<file path="config.mk">
export PLATFORM = sky130hd
export DESIGN_NAME = psff_top
export DESIGN_NICKNAME = d
export VERILOG_FILES = /design/src/common/psff_pkg.sv /design/src/common/psff_irq_if.sv /design/src/verilog/psff_top.sv /design/src/verilog/psff_sync.sv /design/src/verilog/psff_irq.sv
export SDC_FILE = /design/constraint.sdc
export NUM_CORES = 1
export LEC_CHECK = 0
export BUFFER_PORTS_ARGS = -buffer_cell sky130_fd_sc_hd__buf_2
export CORE_ASPECT_RATIO = 1.1
export CORE_MARGIN = 10
export CORE_UTILIZATION = 40
export CTS_CLUSTER_SIZE = 28
export DETAILED_ROUTE_END_ITERATION = 8
export GPL_TIMING_DRIVEN = 0
export PLACE_DENSITY = 0.62
export RECOVER_POWER = 100
export SLEW_MARGIN = 20
export SYNTH_ARGS = -nofsm -noshare
export SYNTH_HDL_FRONTEND = slang
export SYNTH_HIERARCHICAL = 1
export SYNTH_SLANG_ARGS = --single-unit
</file>
<file path="constraint.sdc">
create_clock -name aclk -period 7.3 [get_ports aclk]
set_input_delay 1.46 -clock aclk [delete_from_list [all_inputs] [get_ports aclk]]
set_output_delay 1.46 -clock aclk [all_outputs]
set_load 0.02 [all_outputs]
</file>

• TASK OBJECTIVE
From the records above, extract every entry exactly as given.

• RESULT FOR THIS TASK
<file path="config.mk">
export PLATFORM = sky130hd
export DESIGN_NAME = psff_top
export DESIGN_NICKNAME = d
export VERILOG_FILES = /design/src/common/psff_pkg.sv /design/src/common/psff_irq_if.sv /design/src/verilog/psff_top.sv /design/src/verilog/psff_sync.sv /design/src/verilog/psff_irq.sv
export SDC_FILE = /design/constraint.sdc
export NUM_CORES = 1
export LEC_CHECK = 0
export BUFFER_PORTS_ARGS = -buffer_cell sky130_fd_sc_hd__buf_2
export CORE_ASPECT_RATIO = 1.1
export CORE_MARGIN = 10
export CORE_UTILIZATION = 40
export CTS_CLUSTER_SIZE = 28
export DETAILED_ROUTE_END_ITERATION = 8
export GPL_TIMING_DRIVEN = 0
export PLACE_DENSITY = 0.62
export RECOVER_POWER = 100
export SLEW_MARGIN = 20
export SYNTH_ARGS = -nofsm -noshare
export SYNTH_HDL_FRONTEND = slang
export SYNTH_HIERARCHICAL = 1
export SYNTH_SLANG_ARGS = --single-unit
</file>
<file path="constraint.sdc">
create_clock -name aclk -period 7.3 [get_ports aclk]
set_input_delay 1.46 -clock aclk [delete_from_list [all_inputs] [get_ports aclk]]
set_output_delay 1.46 -clock aclk [all_outputs]
set_load 0.02 [all_outputs]
</file>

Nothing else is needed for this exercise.